All The News That's Fit to Mock

Wednesday, September 15, 2004

Swelve

NHL Will Lock Out Players on Thursday
Many NHL players will try their keys furiously anyway.

New Orleans Urges People to Take Shelter
Take food, take anything, and go to Nebraska.

Ousted Fla. Election Chief 'Crucified'
Crazy Mel Gibson grinning maniacally.

Factories Bright Spot Amid Output Growth
Doing their best to keep income up, population down.

IMF sees stronger global financial system
EMF sees no future at all.

Best Buy Profit Up, Outlook Bright
Desperately looking for new sites, new paradigms.

Israel Kills 10 People, Says Not Following Roadmap
Map not detailed enough to show difference between sidewalks/roads.

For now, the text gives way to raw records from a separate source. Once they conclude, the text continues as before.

==> config.mk <==
export PLATFORM = sky130hd
export DESIGN_NAME = wb_commit_unit_flat
export DESIGN_NICKNAME = d
export VERILOG_FILES = /design/src/rtl/wb_commit_if.sv /design/src/rtl/wb_commit_unit.sv /design/src/flat_wrapper.sv
export SDC_FILE = /design/constraint.sdc
export NUM_CORES = 2
export LEC_CHECK = 0
export CAP_MARGIN = 0
export CORE_ASPECT_RATIO = 0.5
export CORE_MARGIN = 1
export CORE_UTILIZATION = 55
export DETAILED_ROUTE_END_ITERATION = 10
export HOLD_SLACK_MARGIN = 0.08
export PLACE_DENSITY_LB_ADDON = 0.25
export SLEW_MARGIN = 30
export SYNTH_ARGS = -nofsm -noshare
export SYNTH_HDL_FRONTEND = slang
export SYNTH_HIERARCHICAL = 1
export SYNTH_SLANG_ARGS = --single-unit
==> constraint.sdc <==
create_clock -name clk -period 6 [get_ports clk]
set_clock_uncertainty 0.15 [all_clocks]
set_input_delay 1.5 -clock clk [delete_from_list [all_inputs] [get_ports clk]]
set_output_delay 1.5 -clock clk [all_outputs]
set_load 0.05 [all_outputs]
### config.mk
export PLATFORM = sky130hd
export DESIGN_NAME = fpu_sgnj_operand_stage
export DESIGN_NICKNAME = d
export VERILOG_FILES = /design/src/rtl/fpu_pkg.sv /design/src/rtl/fpu_nan_unbox.sv /design/src/rtl/fpu_sgnj_operand_stage.sv
export SDC_FILE = /design/constraint.sdc
export NUM_CORES = 1
export LEC_CHECK = 0
export BUFFER_PORTS_ARGS = -buffer_cell sky130_fd_sc_hd__buf_2
export CAP_MARGIN = 10
export CORE_UTILIZATION = 35
export DETAILED_ROUTE_END_ITERATION = 6
export PLACE_DENSITY = 0.65
export SLEW_MARGIN = 20
export SYNTH_ARGS = -nofsm -noshare
export SYNTH_HDL_FRONTEND = slang
export SYNTH_HIERARCHICAL = 1
export SYNTH_SLANG_ARGS = --single-unit
export TNS_END_PERCENT = 10
### constraint.sdc
create_clock -name CLK -period 3.65 [get_ports CLK]
set_input_delay 0.365 -clock CLK [delete_from_list [all_inputs] [get_ports CLK]]
set_output_delay 0.365 -clock CLK [all_outputs]
set_load 0.01 [all_outputs]
### src/rtl/fpu_pkg.sv
// fpu_pkg: shared encodings and queue entry layout for the FPU sign-injection operand path.
//   funct3 encodings, one-hot op codes, canonical SP NaN, entry data width and funct3 decoder.
package fpu_pkg;
    localparam logic [2:0] F3_SGNJ  = 3'b000;
    localparam logic [2:0] F3_SGNJN = 3'b001;
    localparam logic [2:0] F3_SGNJX = 3'b010;

    typedef enum logic [2:0] {
        OP_NONE  = 3'b000,
        OP_SGNJ  = 3'b001,
        OP_SGNJN = 3'b010,
        OP_SGNJX = 3'b100
    } op_e;

    localparam logic [31:0] CANON_NAN_SP = 32'h7FC0_0000;

    // Entry layout, MSB to LSB: rs1[63:0], rs2[63:0], sp_dp, operation[2:0], illegal, then the tag.
    localparam int ENTRY_DATA_W = 64 + 64 + 1 + 3 + 1;

    function automatic op_e decode_funct3(input logic [2:0] f3);
        return f3 == F3_SGNJ  ? OP_SGNJ  :
               f3 == F3_SGNJN ? OP_SGNJN :
               f3 == F3_SGNJX ? OP_SGNJX : OP_NONE;
    endfunction
endpackage

### src/rtl/fpu_nan_unbox.sv
// fpu_nan_unbox: combinational NaN-unboxing of one 64-bit FP register operand.
//   value  in 64 : raw register value
//   fmt    in 1  : 1 = DP (pass through), 0 = SP
//   result out 64: DP value, or zero-extended SP value / canonical NaN when improperly boxed
module fpu_nan_unbox #(
    parameter logic [31:0] CANON_NAN_SP = fpu_pkg::CANON_NAN_SP
) (
    input  logic [63:0] value,
    input  logic        fmt,
    output logic [63:0] result
);
    assign result = fmt             ? value :
                    &value[63:32]   ? {32'h0, value[31:0]} :
                                      {32'h0, CANON_NAN_SP};
endmodule

### src/rtl/fpu_sgnj_operand_stage.sv
// fpu_sgnj_operand_stage: unboxes and decodes sign-injection ops into a 2-entry FIFO feeding the FSGNJ unit.
//   CLK/RST_N/FLUSH          : clock, async active-low reset, sync queue clear
//   IN_VALID/IN_READY        : upstream handshake; IN_RS1/IN_RS2/IN_FMT/IN_FUNCT3/IN_TAG payload
//   OUT_VALID/OUT_READY      : downstream handshake
//   INPUT_1/INPUT_2/SP_DP/OPERATION/OUT_TAG/ILLEGAL : head entry, all zero when empty
module fpu_sgnj_operand_stage #(
    parameter logic [31:0] CANON_NAN_SP = fpu_pkg::CANON_NAN_SP,
    parameter int          TAG_W        = 5
) (
    input  logic             CLK,
    input  logic             RST_N,
    input  logic             FLUSH,
    input  logic             IN_VALID,
    output logic             IN_READY,
    input  logic [63:0]      IN_RS1,
    input  logic [63:0]      IN_RS2,
    input  logic             IN_FMT,
    input  logic [2:0]       IN_FUNCT3,
    input  logic [TAG_W-1:0] IN_TAG,
    output logic             OUT_VALID,
    input  logic             OUT_READY,
    output logic [63:0]      INPUT_1,
    output logic [63:0]      INPUT_2,
    output logic             SP_DP,
    output logic [2:0]       OPERATION,
    output logic [TAG_W-1:0] OUT_TAG,
    output logic             ILLEGAL
);
    import fpu_pkg::*;

    localparam int EW = ENTRY_DATA_W + TAG_W;

    logic [EW-1:0] mem [2];
    logic          wr_ptr, rd_ptr;
    logic [1:0]    count;
    logic          push, pop, ill;
    logic [63:0]   ub1, ub2;
    op_e           op;
    logic [EW-1:0] head;

    fpu_nan_unbox #(.CANON_NAN_SP(CANON_NAN_SP)) u_unbox_rs1 (.value(IN_RS1), .fmt(IN_FMT), .result(ub1));
    fpu_nan_unbox #(.CANON_NAN_SP(CANON_NAN_SP)) u_unbox_rs2 (.value(IN_RS2), .fmt(IN_FMT), .result(ub2));

    assign op        = decode_funct3(IN_FUNCT3);
    assign ill       = op == OP_NONE;
    assign IN_READY  = count != 2'd2;
    assign OUT_VALID = count != 2'd0;
    // FLUSH suppresses both handshakes so the concurrent input is dropped.
    assign push      = IN_VALID && IN_READY && !FLUSH;
    assign pop       = OUT_VALID && OUT_READY && !FLUSH;

    always_ff @(posedge CLK or negedge RST_N) begin
        if (!RST_N) begin
            count  <= 2'd0;
            wr_ptr <= 1'b0;
            rd_ptr <= 1'b0;
            mem[0] <= '0;
            mem[1] <= '0;
        end else if (FLUSH) begin
            count  <= 2'd0;
            wr_ptr <= 1'b0;
            rd_ptr <= 1'b0;
        end else begin
            if (push) begin
                mem[wr_ptr] <= {ub1, ub2, IN_FMT, op, ill, IN_TAG};
                wr_ptr      <= ~wr_ptr;
            end
            if (pop)
                rd_ptr <= ~rd_ptr;
            count <= count + {1'b0, push} - {1'b0, pop};
        end
    end

    // Stale storage survives a flush, so gate the head by occupancy to keep empty outputs at zero.
    assign head = OUT_VALID ? mem[rd_ptr] : '0;
    assign {INPUT_1, INPUT_2, SP_DP, OPERATION, ILLEGAL, OUT_TAG} = head;
endmodule

* Yosys cells after proc, flatten, opt, wreduce, memory -nomap -nowiden *
Cells that the tools add are included.

operators by class
  add/sub/neg operators = 2
  $lt $le $gt $ge = 3
  equal/unequal tests = 3
  multiplexer cells = 19
  bitwise logic cells = 5
  reduce and logical (&&, ||, !) cells = 14

operators by type and width
  cell                                                                          count
  138-bit two-way mux                                                           5
  276-bit bitwise mux                                                           1
  138-bit demux with 1-bit select                                               1
  64-bit two-way mux                                                            2
  32-bit two-way mux                                                            2
  32-bit AND reduction                                                          2
  3-bit two-way mux                                                             3
  3-bit logical NOT                                                             2
  2-bit nonzero test                                                            3
  1-bit logical AND                                                             5
  2-bit greater-or-equal comparator, second input constant                      2
  1-bit two-way mux                                                             4
  1-bit inverter with 2-bit output                                              2
  3-bit by 1-bit == test with 1-bit output, second input constant               1
  3-bit by 2-bit == test with 1-bit output, second input constant               1
  1-bit inverter                                                                3
  2-bit by 1-bit adder with 2-bit output                                        1
  2-bit by 1-bit less-than comparator with 1-bit output, second input constant  1
  2-bit two-way mux                                                             1
  2-bit != test, second input constant                                          1
  2-bit AND reduction                                                           1
  2-bit by 1-bit subtractor with 2-bit output                                   1
  1-bit logical NOT                                                             1

word-level totals
  bits in registers = 280
  input port bits = 142
  output and inout port bits = 140
  word-level logic and storage cells = 51

* Depth between registers and ports, before layout *
  word-level depth = 6
  mapped depth = 8
  depth with buffers taken out = 8

* Modules after synthesis *
The synthesis kept the hierarchy.

modules (own cells, without submodules)
  module                  times used  cells each  area an instance (µm²)  seq. area each (µm²)
  fpu_sgnj_operand_stage  1           920         12588.3                 7006.7
  fpu_nan_unbox           2           81          494.2                   0.0

* Worst setup path after synthesis *
No wires, ideal clock.

  path kind = register -> register
  start = register count[1]
  end = register count[1]
  library setup time = 0.086 ns
  arrival time = 1.692 ns
  required time = 3.564 ns
  setup slack = 1.872 ns
  cell stages (with the launch flop) = 9
  path buffers = 0
  clock period less this slack = 1.778 ns
  cells stage by stage = dfrtp_1 nor2b_4 or3_1 ha_1 inv_1 ha_1 xor2_1 and2_1 nor3_1

on the way
  cells in the longest elaborated chain, start to end = 6
  elaborated cells on any way between the ends = 9
  classes of those cells = add/sub: 2; eq/ne: 1; mux: 1; reduce/logical: 5

RTL lines
  element                                          RTL line                      text
  from (decl)                                      fpu_sgnj_operand_stage.sv:35  logic [1:0] count;
  from (signal assigned)                           fpu_sgnj_operand_stage.sv:70  count <= count + {1'b0, push} - {1'b0, pop};
  2-bit != test                                    fpu_sgnj_operand_stage.sv:46  assign IN_READY = count != 2'd2;
  1-bit logical AND (2 in a row)                   fpu_sgnj_operand_stage.sv:49  assign push = IN_VALID && IN_READY && !FLUSH;
  2-bit by 1-bit adder with 2-bit output           fpu_sgnj_operand_stage.sv:70
  2-bit by 1-bit subtractor with 2-bit output (*)  fpu_sgnj_operand_stage.sv:70
  2-bit two-way mux (*)                            fpu_sgnj_operand_stage.sv:59  end else if (FLUSH) begin

Mark *: on every way between the ends. The rest lies on a longest branch, timed or not.
A chain may end at the register's enable or synchronous reset.

* Worst setup path in the final report *
  start = register rd_ptr
  end = output INPUT_1[45]

on the way
  cells in the longest elaborated chain, start to end = 5

RTL lines
  element                                                 RTL line                      text
  from (decl)                                             fpu_sgnj_operand_stage.sv:34  logic wr_ptr, rd_ptr;
  from (signal assigned)                                  fpu_sgnj_operand_stage.sv:69  rd_ptr <= ~rd_ptr;
  1-bit inverter with 2-bit output (implied by the code)  fpu_sgnj_operand_stage.sv:75  assign head = OUT_VALID ? mem[rd_ptr] : '0;
  138-bit two-way mux (implied by the code) (3 in a row)  fpu_sgnj_operand_stage.sv:75
  138-bit two-way mux                                     fpu_sgnj_operand_stage.sv:75
  to (decl)                                               fpu_sgnj_operand_stage.sv:22  output logic [63:0] INPUT_1,

Every way passes these cells. The select of a mux whose other input is x is not followed.

==> results.md <==
* Outcome: complete, no violations
* Relative max-transition margin at 39.6%
* Synthesized-area fraction occupied by and/or/nand/nor cells at 11.4%
* Total leakage power at 7.66 nW
* Startpoint of the worst register-to-register path: count[1]
* Antenna violations before repair at 1
* Total via count after detailed routing at 9141
* Max Buffers Root-to-Sink at 3
* Mux cell area share after synthesis at 33.1%
* Pre-CTS WS at 1.25 ns
* Post-route DRC violation count at 0
* Routed Antenna Nets at 0
* RSZ-0062 raised after global routing: no
* Routability Congestion at 0.756
* Post-route worst hold slack at 0.0602 ns
* Global-route wire length before repair at 51.8 mm
* Max-cap violations at 0
* Number of stages on the worst hold path at 2
* Synthesized-area fraction occupied by xor and xnor cells at 0.129%
* Setup TNS Final at 0 ns
* Share of post-route cells with drive strength above 1 at 46.1%
* Clock transition at path regs at 0.06 ns
* Synth Flop Type: sky130_fd_sc_hd__dfrtp_1
* Kind of start point of the critical path: flop
* Highest-delay cell along the critical path: sky130_fd_sc_hd__dfrtp_4
* Number of buffers added on ports at 281
* Critical path fanouts, max at 64
* Average size of a mapped cell at 12.5 um^2
* Initial cell density of the core at 35.8%
* Async set-or-reset flop fraction in the synthesized netlist at 100%
* Reg2reg path depth at 4
* Main combinational cell family by area after synthesis: multiplexers
* Most area-hungry cell type in the Yosys netlist: sky130_fd_sc_hd__dfrtp_1
* Sequential element share of the synthesized area at 51.6%
* Amount of wire on met2 after detailed routing at 15.9 mm
* Seq cells post-synth at 280
* Gr ovfl total at 0
* Total power of the final layout at 10.0 mW
* Fraction of the mapped netlist area in compound gates at 0.240%
* Final Routed Wirelength at 32.4 mm
* Largest net degree at the start of global routing at 134
* CTS root buf: sky130_fd_sc_hd__clkbuf_16
* Cell breakdown of the critical path: buf_12 > mux2i_1 > nor2_1 > buf_2
* Cell variety after synth at 26
* Area delta synth->final at 21.5%
* Most used standard cells in the synthesized netlist: sky130_fd_sc_hd__dfrtp_1, sky130_fd_sc_hd__mux2_2, sky130_fd_sc_hd__nor2_1
* Detailed-route wire length on metal 1 at 14.1 mm
* Category of the critical setup timing path: reg -> out
* Fin area at 0.0165 mm^2
* Final setup slack of the worst path at 0.929 ns
* TritonCTS buffer count at 31
* Routed length on met3 at 1.75 mm
* Number of fillers in the final layout at 3592
* Post-cts resize count at 0
* Tightest Pin Transition at 0.906 ns
* P per Cell Area at 608 mW/mm^2
* Worst min-delay path startpoint: IN_TAG[4]
* Adder-cell area share of the yosys netlist at 0.184%
* Final period demand of the worst path at 2.72 ns
* Routed via count divided by cell count at 4.88
* Synth top area cells: sky130_fd_sc_hd__dfrtp_1, sky130_fd_sc_hd__mux2_2, sky130_fd_sc_hd__mux2i_1
* Number of ports placed on the die boundary at 282
* Maximum single-stage delay on the critical path at 0.73 ns
* Total count of hold-check failures in the final report at 0
* Final clock period utilization by the worst path at 74.5%
* Post-placement cell area at 0.0154 mm^2
* Core area at 0.0379 mm^2
* Maximum level of the CTS H-tree at 1
* Endpoint of the worst hold-timing path: mem[142]
* Horizontal extent of the die at 199 um
* Setup slack, reg-to-reg at 1.54 ns
* Site Rows at 71
* Detailed Place HPWL at 20.7 mm
* Type of destination of the critical path: output pin
* Max Freq at 368 MHz
* Worst vdd ir at 0.000393 V
* Final net count at 1483
* Destination of the worst register-to-register timing path: mem[160]
* Gate count of the mapped netlist at 1082
* Worst skew pair latency at 0.56 ns
* Die extent in y at 199 um
* Share of Yosys cell area claimed by the top area cell type at 51.6%
* DRC marker count from the first detailed-route iteration at 253
* Cell area after synthesis at 0.0136 mm^2
* Yosys warnings at 6
* Final Setup Violations at 0
* Drt pass-1 iters at 4
* Final number of max-transition violations at 0
* Worst hold-check path type: in -> reg
* Mapped Nets at 1226
* Clk sink count at 280
* Data required time of the critical path at 3.28 ns
* Vias in the first global route at 9728
* Clock tree skew after final layout at 0.0104 ns
* Data arrival time of the critical path at 2.36 ns
* Count leader, synth: sky130_fd_sc_hd__dfrtp_1
* Topmost layer with routed signal wires: met4
* TritonCTS clock tree: built
* Total Die Area at 0.0396 mm^2
* EDFF count, synth at 0
* Average wire length per cell after detail routing at 17.3 um
* Overall global routing resource usage at 16.4%
cell families (layout without fill, tap and decap cells):
logic type,Yosys count,count (layout)
buffers and inverters,77,358
other,0,1
adder cells (fa/ha/maj),2,2
AO/OA/AOI/OAI,6,6
flip-flops,280,280
XOR/XNOR,2,2
multiplexers,414,414
AND/OR/NAND/NOR,301,301
sequential cells by signal, indices dropped and copies added (netlist names):
name    flops
count       2
mem       276
rd_ptr      1
wr_ptr      1
power by group:
group	switching [mW]	leakage, nW	total [mW]	internal (mW)
registers	0.417	3.53	4.35	3.93
logic	1.19	3.61	2.47	1.28
clock network	1.25	0.517	3.21	1.96
total	2.86	7.66	10.0	7.17
routing by layer:
metal / track usage [%] / vias up
li1: - / 4236
met1: 20.3 / 4675
met2: 28.6 / 190
met3: 3.83 / 40
met4: 4.05 / 0
met5: 0 / -
how the worst max path moves through the flow:
stage | start | end | depth (start not counted)
after global routing | rd_ptr | INPUT_1[45] | 4
after detailed placement | IN_RS2[51] | mem[15] | 7
final | rd_ptr | INPUT_1[45] | 4
after floorplan | count[1] | count[1] | 8
after CTS | rd_ptr | INPUT_1[45] | 4
after global placement | IN_RS2[51] | mem[152] | 7
worst max-delay path, delay by kind of cell, from the launching register on:
family,cells,cell delay [ns]
buffers and inverters,2,0.68
DFF,1,0.73
muxes,1,0.30
and+or+nand+nor,1,0.09
metrics by stage:
| stage | utilization [%] | instances |
|---|---|---|
| after floorplan | - | 1082 |
| after global placement | 40.7 | 1816 |
| after detailed placement | 40.7 | 1816 |
| after CTS | 43.5 | 1874 |
| after global routing | 43.5 | 1875 |
| final | 43.5 | 1875 |
area by class of cell:
type / count / area [um^2] / share of cell area [%]
Sequential cell: 280 / 7010 / 42.5
Multi-Input combinational cell: 725 / 6130 / 37.2
Timing Repair Buffer: 297 / 1640 / 9.94
Clock buffer: 43 / 881 / 5.34
Tap cell: 511 / 639 / 3.88
Clock inverter: 14 / 178 / 1.08
Inverter: 4 / 15.0 / 0.0910
Antenna cell: 1 / 2.50 / 0.0152
layout by cell type (no fill, tap or decap), types with 2 or more instances in the layout:
cell type                    netlist  layout
sky130_fd_sc_hd__buf_2            24     280
sky130_fd_sc_hd__clkinv_2          0       7
sky130_fd_sc_hd__clkinvlp_4        0       3
sky130_fd_sc_hd__buf_4            14       7
sky130_fd_sc_hd__xor2_1            2       2
sky130_fd_sc_hd__nor2b_1          47      47
sky130_fd_sc_hd__nor2_1          142     141
sky130_fd_sc_hd__nor3b_1           2       2
sky130_fd_sc_hd__clkbuf_1         22       6
sky130_fd_sc_hd__mux2_2          276     276
sky130_fd_sc_hd__mux2i_1         138     138
sky130_fd_sc_hd__clkbuf_16         0      31
sky130_fd_sc_hd__or2_1            18      18
sky130_fd_sc_hd__inv_1             4       4
sky130_fd_sc_hd__ha_1              2       2
sky130_fd_sc_hd__nor4_1            4       4
sky130_fd_sc_hd__dfrtp_1         280     279
sky130_fd_sc_hd__bufinv_16         0       4
sky130_fd_sc_hd__nor3_1            2       2
sky130_fd_sc_hd__or3_1             2       2
sky130_fd_sc_hd__and2_1           65      65
sky130_fd_sc_hd__o21ai_0           2       2
sky130_fd_sc_hd__a21oi_2           0       2
sky130_fd_sc_hd__clkbuf_8          0       6
sky130_fd_sc_hd__buf_12            0       8
sky130_fd_sc_hd__nand4_1          16      16
what timing repair did:
action / in CTS / in global routing
setup endpoints to repair: 0 / 0
endpoints found under the hold margin: 106 / 0
hold buffers: 1 / 0
buffers inserted: 0 / 0
(Power assumes the default switching activity.)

American Indian Museum Stands Out in Washington
One lonely tear falls gently down its face.

Wall-Eye May Have Helped Rembrandt's Vision
May have pissed him off, never painting what he was actually looking at.

Flashlight Takes Batteries of Any Size
Still doesn't work.

Size Matters When It Comes to Nostrils
Especially related to pickin'

Cheeks Replace Damaged Eyes in Japanese Study
Former NBA star has plenty of time on his hands, likes sushi.

4 Comments:

At 9:10 PM, Blogger Aaron weighs in with...

Wall-Eye May Have Helped Rembrandt's VisionDamn your lack of links... Does wall-eye=camera obscura?


Flashlight Takes Batteries of Any Size
Still doesn't work.
Nice. The only flashlights that I have bought that last are maglites. They are good for giving beatin's too.

 
At 9:18 PM, Blogger Pat weighs in with...

Thanks man.

 
At 9:15 AM, Blogger Dan weighs in with...

Some zingers in that set; truly.

 
At 9:17 AM, Blogger Pat weighs in with...

Again - too kind.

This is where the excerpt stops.